Según el calendario gregoriano llevamos poco más de dos semanas de confinamiento, pero sabemos que el coste emocional es el propio de meses e incluso años. La aceleración de los tiempos nos exige levantar la cabeza y mirar más allá de los titulares para entender los cambios que ya se están produciendo en nuestra sociedad y que concebirán un mundo nuevo tras la crisis. Que ese mundo nuevo sea sencillamente más humano o esté dominado por el autoritarismo es lo que está en disputa. No es poco.

Recapitulando…

La crisis del coronavirus pilló a España, como a todos los países del mundo, desprevenida. Esto tiene costes evidentes.

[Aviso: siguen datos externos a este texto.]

==> inputs of run Z <==
==> flow/design.v (excerpt) <==
module lc4_core
   (input  wire        clk,
    input  wire        rst,
    output wire [15:0] o_cur_pc,
    input  wire [15:0] i_cur_insn,
    output wire [15:0] o_dmem_addr,
    input  wire [15:0] i_cur_dmem_data,
    output wire        o_dmem_we,
    output wire [15:0] o_dmem_towrite,
    output wire [1:0]  test_stall,
    output wire [15:0] test_cur_pc,
    output wire [15:0] test_cur_insn,
    output wire        test_regfile_we,
    output wire [2:0]  test_regfile_wsel,
    output wire [15:0] test_regfile_data,
    output wire        test_nzp_we,
    output wire [2:0]  test_nzp_new_bits,
    output wire        test_dmem_we,
    output wire [15:0] test_dmem_addr,
    output wire [15:0] test_dmem_data
    );
==> flow/config.mk <==
export PLATFORM = sky130hd
export DESIGN_NAME = lc4_core
export DESIGN_NICKNAME = lc4_core
export VERILOG_FILES = /design/flow/design.v
export SDC_FILE = /design/flow/constraint.sdc
export NUM_CORES = 4
export LEC_CHECK = 0
export ABC_AREA = 1
export CAP_MARGIN = 20
export CELL_PAD_IN_SITES_GLOBAL_PLACEMENT = 1
export CORE_MARGIN = 2
export CORE_UTILIZATION = 27
export CTS_CLUSTER_DIAMETER = 23
export CTS_CLUSTER_SIZE = 11
export GPL_ROUTABILITY_DRIVEN = 0
export GPL_TIMING_DRIVEN = 1
export PLACE_DENSITY_LB_ADDON = 0.06
export SLEW_MARGIN = 20
==> flow/constraint.sdc <==
create_clock -name core_clock -period 56.4 [get_ports {clk}]
set_input_delay 11.2800 -clock core_clock [delete_from_list [all_inputs] [get_ports {clk}]]
set_output_delay 11.2800 -clock core_clock [all_outputs]
set_load 0.01 [all_outputs]
run.sh (not shown) runs the stock make flow with config.mk's settings and CLKGATE_MAP_FILE=.
==> inputs of run D, as changes to run Z <==
==> flow/config.mk (replaced) <==
export PLATFORM = sky130hd
export DESIGN_NAME = lc4_core
export DESIGN_NICKNAME = lc4_core
export VERILOG_FILES = /design/flow/design.v
export SDC_FILE = /design/flow/constraint.sdc
export NUM_CORES = 4
export LEC_CHECK = 0
export ABC_AREA = 1
export CAP_MARGIN = 20
export CORE_MARGIN = 2
export CORE_UTILIZATION = 57
export CTS_CLUSTER_SIZE = 98
export GPL_ROUTABILITY_DRIVEN = 1
export GPL_TIMING_DRIVEN = 1
export PLACE_DENSITY = 0.47
export SETUP_SLACK_MARGIN = 5.0
export SLEW_MARGIN = 20
==> flow/constraint.sdc (replaced) <==
create_clock -name core_clock -period 35.3 [get_ports {clk}]
set_input_delay 7.0600 -clock core_clock [delete_from_list [all_inputs] [get_ports {clk}]]
set_output_delay 7.0600 -clock core_clock [all_outputs]
set_load 0.01 [all_outputs]
==> inputs of run Y, as changes to run Z <==
==> flow/config.mk (replaced) <==
export PLATFORM = sky130hd
export DESIGN_NAME = lc4_core
export DESIGN_NICKNAME = lc4_core
export VERILOG_FILES = /design/flow/design.v
export SDC_FILE = /design/flow/constraint.sdc
export NUM_CORES = 4
export LEC_CHECK = 0
export ABC_AREA = 1
export CAP_MARGIN = 20
export CORE_MARGIN = 2
export CORE_UTILIZATION = 68
export CTS_CLUSTER_SIZE = 42
export GPL_ROUTABILITY_DRIVEN = 1
export GPL_TIMING_DRIVEN = 1
export MAX_ROUTING_LAYER = met4
export PLACE_DENSITY = 0.6
export SLEW_MARGIN = 20
export TNS_END_PERCENT = 5
==> flow/constraint.sdc (replaced) <==
create_clock -name core_clock -period 31.4 [get_ports {clk}]
set_input_delay 6.2800 -clock core_clock [delete_from_list [all_inputs] [get_ports {clk}]]
set_output_delay 6.2800 -clock core_clock [all_outputs]
set_load 0.01 [all_outputs]
==> results <==
Run Z passed the timing, design-rule and antenna checks. Run Y never finished: it broke off in global routing with GRT-0232. Run D completed without violations.
Of run Z and run D, run Z has the higher worst hold slack (gap 0.0064 ns).
Synthesized cell count is the same in run D and run Y.
Cell count: run D is lower than run Z (about 10%).
Worst setup slack: run D is lower than run Z (12 ns).
In run D the clock-buffer cell count is lower than in run Z, by 129.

No obstante, el Gobierno de España reaccionó relativamente rápido (en comparación con los demás países), siendo el país que declaró el estado de alarma con menos infectados.

Desde el primer momento, el discurso de la oposición consistió en la petición de medidas más restrictivas y con mayor celeridad. Se trataba de un discurso duro en la forma pero endeble en el contenido, pues el mismo Santiago Abascal hace tan solo dos semanas advertía que España no se podía parar.

Con la declaración del estado de alarma y las medidas de protección social, el Gobierno retomó la iniciativa y estrechó el margen de maniobra del discurso de la oposición, cuya crítica principal era (y sigue siendo) que las medidas llegaban tarde.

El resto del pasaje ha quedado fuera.